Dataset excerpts
▬▬▬
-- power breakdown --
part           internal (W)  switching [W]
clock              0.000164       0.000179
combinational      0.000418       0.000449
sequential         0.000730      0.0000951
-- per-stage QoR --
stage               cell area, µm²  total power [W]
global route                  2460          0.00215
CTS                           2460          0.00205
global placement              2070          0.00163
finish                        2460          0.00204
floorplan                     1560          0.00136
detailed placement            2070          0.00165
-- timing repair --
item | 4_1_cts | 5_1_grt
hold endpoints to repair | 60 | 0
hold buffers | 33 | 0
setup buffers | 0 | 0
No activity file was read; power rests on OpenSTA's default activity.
### config.mk
export PLATFORM = sky130hd
export DESIGN_NAME = swpec_ctrl
export DESIGN_NICKNAME = d
export VERILOG_FILES = /design/src/rtl/sliding_window_peak_event_count_defines.svh /design/src/rtl/swpec_pkg.sv /design/src/rtl/swpec_ctrl.sv
export SDC_FILE = /design/constraint.sdc
export NUM_CORES = 1
export LEC_CHECK = 0
export ABC_AREA = 1
export BUFFER_PORTS_ARGS = -buffer_cell sky130_fd_sc_hd__buf_2
export CORE_AREA = 8 8 45 47
export CTS_BUF_LIST = sky130_fd_sc_hd__clkbuf_8
export CTS_CLUSTER_SIZE = 40
export DETAILED_ROUTE_END_ITERATION = 12
export DIE_AREA = 0 0 53 55
export PLACE_DENSITY = 0.37
export SYNTH_ARGS = -nofsm -noshare
export SYNTH_HDL_FRONTEND = slang
export SYNTH_SLANG_ARGS = --single-unit
### constraint.sdc
create_clock -name clk -period 1.1 [get_ports clk]
set_input_delay 0.055 -clock clk [delete_from_list [all_inputs] [get_ports clk]]
set_output_delay 0.055 -clock clk [all_outputs]
set_load 0.005 [all_outputs]
### src/rtl/sliding_window_peak_event_count_defines.svh
// Assertion helpers for the RTL files; only swpec_dp includes them.
// Each macro expects clk and rst_n in scope.
`ifndef SLIDING_WINDOW_PEAK_EVENT_COUNT_DEFINES_SVH
`define SLIDING_WINDOW_PEAK_EVENT_COUNT_DEFINES_SVH

// The consequent must hold in the same cycle as the antecedent.
`define SWPEC_ASSERT_SAME(label, ante, cons) \
    label: assert property (@(posedge clk) disable iff (!rst_n) (ante) |-> (cons)) \
        else $error("swpec assertion failed");

// The consequent must hold in the cycle after the antecedent.
`define SWPEC_ASSERT_NEXT(label, ante, cons) \
    label: assert property (@(posedge clk) disable iff (!rst_n) (ante) |=> (cons)) \
        else $error("swpec assertion failed");

`endif

### src/rtl/swpec_pkg.sv
package swpec_pkg;

    localparam int RING_DEPTH = 1024;
    localparam int PTR_W      = $clog2(RING_DEPTH);
    localparam int CNT_W      = $clog2(RING_DEPTH + 1);
    localparam int STAMP_W    = 32;
    localparam int OUT_CNT_W  = 11;
    localparam int ADDR_W     = 3;
    localparam int DATA_W     = 32;

    localparam logic [STAMP_W-1:0] WINDOW_RESET = 32'd60;

    // Register indexes, taken from paddr[ADDR_W-1:2].
    localparam logic REG_WINDOW = 1'b0;

    typedef struct packed {
        logic load;
        logic drop;
        logic set_ovf;
        logic push;
    } swpec_cmd_t;

    typedef struct packed {
        logic cnt_zero;
        logic span_over;
        logic full;
        logic out_busy;
    } swpec_sts_t;

endpackage
File: config.mk
export PLATFORM = sky130hd
export DESIGN_NAME = wait_die_row_lock_flat
export DESIGN_NICKNAME = d
export VERILOG_FILES = /design/src/hdl/wdrl_pkg.sv /design/src/hdl/wdrl_req_if.sv /design/src/hdl/wdrl_rsp_if.sv /design/src/hdl/wdrl_cell.sv /design/src/hdl/wdrl_cfg.sv /design/src/hdl/wait_die_row_lock.sv /design/src/flat_wrapper.sv
export SDC_FILE = /design/constraint.sdc
export NUM_CORES = 2
export LEC_CHECK = 0
export BUFFER_PORTS_ARGS = -buffer_cell sky130_fd_sc_hd__buf_4
export CAP_MARGIN = 15
export CORE_MARGIN = 2
export CORE_UTILIZATION = 43
export CTS_CLUSTER_SIZE = 10
export DETAILED_ROUTE_END_ITERATION = 8
export GPL_ROUTABILITY_DRIVEN = 0
export PLACE_DENSITY = 0.64
export SLEW_MARGIN = 30
export SYNTH_ARGS = -nofsm -noshare
export SYNTH_HDL_FRONTEND = slang
export SYNTH_HIERARCHICAL = 1
export SYNTH_SLANG_ARGS = --single-unit
File: constraint.sdc
create_clock -name clk -period 10.25 [get_ports clk]
set_input_delay 2.05 -clock clk [delete_from_list [all_inputs] [get_ports clk]]
set_output_delay 2.05 -clock clk [all_outputs]
set_load 0.02 [all_outputs]
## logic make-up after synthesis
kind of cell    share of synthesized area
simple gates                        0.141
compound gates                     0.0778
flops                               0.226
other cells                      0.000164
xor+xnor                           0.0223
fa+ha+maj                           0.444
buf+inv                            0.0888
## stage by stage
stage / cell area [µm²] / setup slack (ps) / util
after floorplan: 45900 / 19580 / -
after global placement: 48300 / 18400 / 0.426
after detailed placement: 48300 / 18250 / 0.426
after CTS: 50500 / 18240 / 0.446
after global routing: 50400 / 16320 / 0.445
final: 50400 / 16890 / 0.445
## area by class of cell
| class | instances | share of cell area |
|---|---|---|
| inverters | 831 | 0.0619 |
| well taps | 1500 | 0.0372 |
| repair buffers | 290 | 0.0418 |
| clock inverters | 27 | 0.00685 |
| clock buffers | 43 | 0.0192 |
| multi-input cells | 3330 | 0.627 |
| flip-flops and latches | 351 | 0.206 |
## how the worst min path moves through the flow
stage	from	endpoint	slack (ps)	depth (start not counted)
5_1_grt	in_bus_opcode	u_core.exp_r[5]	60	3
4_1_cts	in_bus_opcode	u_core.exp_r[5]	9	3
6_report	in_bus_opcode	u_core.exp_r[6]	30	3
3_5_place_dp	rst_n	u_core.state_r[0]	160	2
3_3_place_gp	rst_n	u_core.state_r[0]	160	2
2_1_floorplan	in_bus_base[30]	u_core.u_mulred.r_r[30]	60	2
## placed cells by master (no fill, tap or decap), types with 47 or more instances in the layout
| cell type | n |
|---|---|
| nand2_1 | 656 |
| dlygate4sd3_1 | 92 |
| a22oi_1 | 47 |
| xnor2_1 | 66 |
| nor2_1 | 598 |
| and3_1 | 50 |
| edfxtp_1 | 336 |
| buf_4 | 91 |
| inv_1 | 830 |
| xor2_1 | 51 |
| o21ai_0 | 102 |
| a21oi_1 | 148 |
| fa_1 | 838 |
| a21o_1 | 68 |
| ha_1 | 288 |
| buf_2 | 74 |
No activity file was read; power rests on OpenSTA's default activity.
[config.mk]
export PLATFORM = sky130hd
export DESIGN_NAME = pcm_float_sample_converter
export DESIGN_NICKNAME = d
export VERILOG_FILES = /design/src/sv/pfsc_pkg.sv /design/src/sv/pcm_float_sample_converter.sv /design/src/sv/pfsc_int2flt.sv /design/src/sv/pfsc_flt2int.sv
export VERILOG_INCLUDE_DIRS = /design/src /design/src/sv
export SDC_FILE = /design/constraint.sdc
export NUM_CORES = 1
export LEC_CHECK = 0
export ABC_AREA = 1
export CORE_MARGIN = 2
export CORE_UTILIZATION = 52
export CTS_CLUSTER_DIAMETER = 60
export CTS_CLUSTER_SIZE = 24
export DETAILED_ROUTE_END_ITERATION = 10
export DONT_BUFFER_PORTS = 1
export PLACE_DENSITY = 0.67
export SKIP_LAST_GASP = 1
export SLEW_MARGIN = 20
export SYNTH_ARGS = -nofsm -noshare
export SYNTH_HDL_FRONTEND = slang
export SYNTH_HIERARCHICAL = 1
export SYNTH_SLANG_ARGS = --single-unit
export TNS_END_PERCENT = 50
[constraint.sdc]
create_clock -name clk -period 11.2 [get_ports clk]
set_clock_uncertainty 0.05 [all_clocks]
set_input_delay 2.24 -clock clk [delete_from_list [all_inputs] [get_ports clk]]
set_output_delay 2.24 -clock clk [all_outputs]
set_load 0.02 [all_outputs]
==> config.mk <==
export PLATFORM = sky130hd
export DESIGN_NAME = recent_event_window_counter
export DESIGN_NICKNAME = d
export VERILOG_FILES = /design/src/hw/rtl/rewc_pkg.sv /design/src/hw/rtl/rewc_core.sv /design/src/hw/rtl/recent_event_window_counter.sv
export VERILOG_INCLUDE_DIRS = /design/src /design/src/hw/rtl
export SDC_FILE = /design/constraint.sdc
export NUM_CORES = 2
export LEC_CHECK = 0
export BUFFER_PORTS_ARGS = -buffer_cell sky130_fd_sc_hd__buf_2
export CORE_ASPECT_RATIO = 0.6
export CORE_MARGIN = 5
export CORE_UTILIZATION = 57
export DETAILED_ROUTE_END_ITERATION = 10
export PLACE_DENSITY = 0.73
export SYNTH_ARGS = -nofsm -noshare
export SYNTH_HDL_FRONTEND = slang
export SYNTH_HIERARCHICAL = 1
export SYNTH_SLANG_ARGS = --single-unit
==> constraint.sdc <==
create_clock -name clk -period 4.7 [get_ports clk]
set_input_delay 0.47 -clock clk [delete_from_list [all_inputs] [get_ports clk]]
set_output_delay 0.47 -clock clk [all_outputs]
set_load 0.02 [all_outputs]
▬▬▬
Goal of the exercise
Whenever a line in the records above contains the string "stage", copy that line.

Expected output
-- per-stage QoR --
stage               cell area, µm²  total power [W]
## stage by stage
stage / cell area [µm²] / setup slack (ps) / util
stage	from	endpoint	slack (ps)	depth (start not counted)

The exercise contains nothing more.